- **TASK**:
Search the records for "around" and copy each line that holds it.

- **DATA SHOWN**:
┏━━

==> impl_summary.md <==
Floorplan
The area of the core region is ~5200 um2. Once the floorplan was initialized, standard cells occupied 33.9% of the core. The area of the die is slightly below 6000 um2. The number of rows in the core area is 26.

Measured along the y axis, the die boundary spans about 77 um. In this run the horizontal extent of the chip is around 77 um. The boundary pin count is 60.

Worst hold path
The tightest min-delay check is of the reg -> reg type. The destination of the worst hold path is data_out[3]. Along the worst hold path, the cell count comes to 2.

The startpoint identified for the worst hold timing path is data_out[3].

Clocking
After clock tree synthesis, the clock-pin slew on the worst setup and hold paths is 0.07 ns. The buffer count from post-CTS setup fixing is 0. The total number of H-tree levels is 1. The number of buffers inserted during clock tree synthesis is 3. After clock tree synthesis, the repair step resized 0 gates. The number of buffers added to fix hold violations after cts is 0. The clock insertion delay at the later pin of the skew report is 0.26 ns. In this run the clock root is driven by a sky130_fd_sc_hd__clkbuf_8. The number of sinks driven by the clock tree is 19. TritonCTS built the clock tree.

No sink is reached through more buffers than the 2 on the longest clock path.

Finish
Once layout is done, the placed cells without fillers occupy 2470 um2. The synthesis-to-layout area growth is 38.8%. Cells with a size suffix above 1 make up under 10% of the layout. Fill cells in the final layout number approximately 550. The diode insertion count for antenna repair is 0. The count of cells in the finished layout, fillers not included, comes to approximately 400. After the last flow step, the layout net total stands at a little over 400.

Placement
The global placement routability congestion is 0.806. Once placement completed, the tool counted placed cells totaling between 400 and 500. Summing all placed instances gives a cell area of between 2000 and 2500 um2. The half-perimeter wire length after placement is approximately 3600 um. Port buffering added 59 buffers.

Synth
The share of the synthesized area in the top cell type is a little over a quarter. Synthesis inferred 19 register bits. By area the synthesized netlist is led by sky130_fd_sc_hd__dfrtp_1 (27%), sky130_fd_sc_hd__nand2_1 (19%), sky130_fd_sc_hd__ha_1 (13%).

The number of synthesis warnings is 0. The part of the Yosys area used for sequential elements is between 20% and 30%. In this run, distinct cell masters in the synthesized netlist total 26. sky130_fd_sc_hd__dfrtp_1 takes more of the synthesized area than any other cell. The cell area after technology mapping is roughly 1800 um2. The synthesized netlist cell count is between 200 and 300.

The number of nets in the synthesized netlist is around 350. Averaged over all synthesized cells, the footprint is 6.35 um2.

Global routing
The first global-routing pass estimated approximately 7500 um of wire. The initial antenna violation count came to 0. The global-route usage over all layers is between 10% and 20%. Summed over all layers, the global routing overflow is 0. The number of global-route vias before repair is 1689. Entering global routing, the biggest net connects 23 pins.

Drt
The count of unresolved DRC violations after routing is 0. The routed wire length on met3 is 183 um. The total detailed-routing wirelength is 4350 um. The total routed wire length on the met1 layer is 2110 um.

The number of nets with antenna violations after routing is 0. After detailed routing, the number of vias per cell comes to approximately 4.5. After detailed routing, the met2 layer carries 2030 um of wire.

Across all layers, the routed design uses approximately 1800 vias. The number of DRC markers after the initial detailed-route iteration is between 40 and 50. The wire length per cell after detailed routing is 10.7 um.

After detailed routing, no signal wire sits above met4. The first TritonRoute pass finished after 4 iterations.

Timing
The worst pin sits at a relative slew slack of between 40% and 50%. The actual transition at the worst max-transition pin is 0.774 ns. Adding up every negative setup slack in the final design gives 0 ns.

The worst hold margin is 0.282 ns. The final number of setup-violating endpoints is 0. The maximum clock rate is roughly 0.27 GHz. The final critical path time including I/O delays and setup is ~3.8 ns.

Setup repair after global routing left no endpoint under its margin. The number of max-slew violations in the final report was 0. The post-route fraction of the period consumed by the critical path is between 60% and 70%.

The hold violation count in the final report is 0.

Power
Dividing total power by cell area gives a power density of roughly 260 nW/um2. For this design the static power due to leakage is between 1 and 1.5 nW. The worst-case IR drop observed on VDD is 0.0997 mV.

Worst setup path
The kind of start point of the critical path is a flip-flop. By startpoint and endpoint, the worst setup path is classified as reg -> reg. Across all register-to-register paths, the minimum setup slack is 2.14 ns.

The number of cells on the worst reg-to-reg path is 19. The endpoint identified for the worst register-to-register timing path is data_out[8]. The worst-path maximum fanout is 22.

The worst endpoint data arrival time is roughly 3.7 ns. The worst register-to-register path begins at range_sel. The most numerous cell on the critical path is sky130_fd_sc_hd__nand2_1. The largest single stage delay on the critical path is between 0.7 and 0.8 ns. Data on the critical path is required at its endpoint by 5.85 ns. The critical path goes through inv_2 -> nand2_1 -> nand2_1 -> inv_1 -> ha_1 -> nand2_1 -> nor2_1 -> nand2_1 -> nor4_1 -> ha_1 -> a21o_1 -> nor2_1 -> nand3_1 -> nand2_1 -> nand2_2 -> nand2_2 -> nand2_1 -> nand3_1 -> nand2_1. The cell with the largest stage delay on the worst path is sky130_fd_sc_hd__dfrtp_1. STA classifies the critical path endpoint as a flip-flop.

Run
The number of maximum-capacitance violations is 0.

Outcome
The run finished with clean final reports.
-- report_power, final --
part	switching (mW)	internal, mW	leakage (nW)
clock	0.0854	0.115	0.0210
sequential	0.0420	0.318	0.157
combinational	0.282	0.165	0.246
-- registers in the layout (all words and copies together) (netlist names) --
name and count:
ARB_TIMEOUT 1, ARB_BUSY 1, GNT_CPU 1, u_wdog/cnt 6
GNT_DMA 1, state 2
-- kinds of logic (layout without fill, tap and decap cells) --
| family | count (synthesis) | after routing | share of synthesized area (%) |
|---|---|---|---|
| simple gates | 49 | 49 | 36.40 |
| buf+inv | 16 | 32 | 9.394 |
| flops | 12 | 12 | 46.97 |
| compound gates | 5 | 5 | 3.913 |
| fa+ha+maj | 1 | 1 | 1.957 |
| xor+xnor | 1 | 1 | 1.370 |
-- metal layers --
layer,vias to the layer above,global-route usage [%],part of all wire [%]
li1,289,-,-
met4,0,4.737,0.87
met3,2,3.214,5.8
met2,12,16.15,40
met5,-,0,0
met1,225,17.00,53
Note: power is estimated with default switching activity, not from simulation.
<file path="src/rtl/async_send_pkg.sv">
// Shared state encoding and sizing helper for the async send arbiter.
package async_send_pkg;

   localparam logic [1:0] IDLE = 2'd0;
   localparam logic [1:0] REQ  = 2'd1;
   localparam logic [1:0] REL  = 2'd2;

   function automatic int clog2(input int n);
      int r;
      r = 0;
      while ((1 << r) < n) r++;
      return r;
   endfunction

endpackage

</file>
<file path="src/rtl/sync_bit.sv">
// Reset-to-zero flop chain bringing a single asynchronous bit into the clk domain.
module sync_bit #(
   parameter int STAGES = 2
) (
   input  logic clk,
   input  logic rst,
   input  logic d,
   output logic q
);

   logic [STAGES-1:0] ff;

   always_ff @(posedge clk or negedge rst) begin
      if (!rst) ff <= '0;
      else      ff <= {ff[STAGES-2:0], d};
   end

   assign q = ff[STAGES-1];

endmodule

</file>
<file path="src/rtl/async_send_arb.sv">
// Round-robin arbiter over NUM_CH producers feeding a 4-phase send/ack link,
// with a synchronised ack and a watchdog that flags an unresponsive consumer.
module async_send_arb
   import async_send_pkg::*;
#(
   parameter  int NUM_CH      = 4,
   parameter  int DATA_W      = 8,
   parameter  int SYNC_STAGES = 2,
   parameter  int TIMEOUT     = 16,
   localparam int CH_W        = (clog2(NUM_CH) < 1) ? 1 : clog2(NUM_CH)
) (
   input  logic                     clk,
   input  logic                     rst,
   input  logic [NUM_CH-1:0]        ch_valid,
   input  logic [NUM_CH*DATA_W-1:0] ch_data,
   output logic [NUM_CH-1:0]        ch_ready,
   output logic                     send,
   output logic [DATA_W-1:0]        data_out,
   output logic [CH_W-1:0]          chan_out,
   input  logic                     ack,
   output logic                     busy,
   output logic                     timeout_err,
   input  logic                     err_clr
);

   localparam int CNT_W = (clog2(TIMEOUT + 1) < 1) ? 1 : clog2(TIMEOUT + 1);
   localparam logic [CNT_W-1:0] CNT_LAST = CNT_W'((TIMEOUT > 0) ? TIMEOUT - 1 : 0);
   localparam bit WD_EN = (TIMEOUT > 0);

   logic [NUM_CH-1:0][DATA_W-1:0] ch_word;
   logic                          ack_s;
   logic [1:0]                    state;
   logic [CH_W-1:0]               rr_ptr;
   logic [CNT_W-1:0]              cnt;
   logic [CH_W:0]                 pick_r;
   logic                          pick_ok;
   logic [CH_W-1:0]               pick;
   logic                          wd_hit;

   assign ch_word = ch_data;

   sync_bit #(.STAGES(SYNC_STAGES)) u_ack_sync (
      .clk (clk),
      .rst (rst),
      .d   (ack),
      .q   (ack_s)
   );

   // Scan downwards so the lowest offset from rr_ptr is the one left standing.
   function automatic logic [CH_W:0] rr_pick(input logic [NUM_CH-1:0] v,
                                             input logic [CH_W-1:0]   p);
      logic [CH_W:0] r;
      int            idx;
      r = '0;
      for (int k = NUM_CH - 1; k >= 0; k--) begin
         idx = int'(p) + k;
         if (idx >= NUM_CH) idx = idx - NUM_CH;
         if (v[CH_W'(idx)]) r = {1'b1, CH_W'(idx)};
      end
      return r;
   endfunction

   always_comb begin
      pick_r  = rr_pick(ch_valid, rr_ptr);
      pick_ok = pick_r[CH_W];
      pick    = pick_r[CH_W-1:0];
   end

   assign wd_hit = WD_EN && (cnt == CNT_LAST);

   always_ff @(posedge clk or negedge rst) begin
      if (!rst) begin
         state       <= IDLE;
         send        <= 1'b0;
         busy        <= 1'b0;
         ch_ready    <= '0;
         data_out    <= '0;
         chan_out    <= '0;
         rr_ptr      <= '0;
         cnt         <= '0;
         timeout_err <= 1'b0;
      end else begin
         ch_ready <= '0;
         // A timeout set later in this block overrides a same-cycle clear.
         if (err_clr) timeout_err <= 1'b0;
         case (state)
            IDLE: begin
               if (pick_ok && !ack_s) begin
                  data_out <= ch_word[pick];
                  chan_out <= pick;
                  send     <= 1'b1;
                  busy     <= 1'b1;
                  ch_ready <= NUM_CH'(1) << pick;
                  rr_ptr   <= (pick == CH_W'(NUM_CH - 1)) ? '0 : pick + CH_W'(1);
                  cnt      <= '0;
                  state    <= REQ;
               end
            end
            REQ: begin
               if (ack_s) begin
                  send  <= 1'b0;
                  cnt   <= '0;
                  state <= REL;
               end else if (wd_hit) begin
                  send        <= 1'b0;
                  timeout_err <= 1'b1;
                  cnt         <= '0;
                  state       <= REL;
               end else begin
                  cnt <= cnt + CNT_W'(1);
               end
            end
            REL: begin
               if (!ack_s) begin
                  busy  <= 1'b0;
                  state <= IDLE;
               end else if (wd_hit) begin
                  timeout_err <= 1'b1;
                  busy        <= 1'b0;
                  state       <= IDLE;
               end else begin
                  cnt <= cnt + CNT_W'(1);
               end
            end
            default: begin
               send  <= 1'b0;
               busy  <= 1'b0;
               state <= IDLE;
            end
         endcase
      end
   end

endmodule

</file>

┗━━

- **EXERCISE OUTPUT**:
Measured along the y axis, the die boundary spans about 77 um. In this run the horizontal extent of the chip is around 77 um. The boundary pin count is 60.
The number of nets in the synthesized netlist is around 350. Averaged over all synthesized cells, the footprint is 6.35 um2.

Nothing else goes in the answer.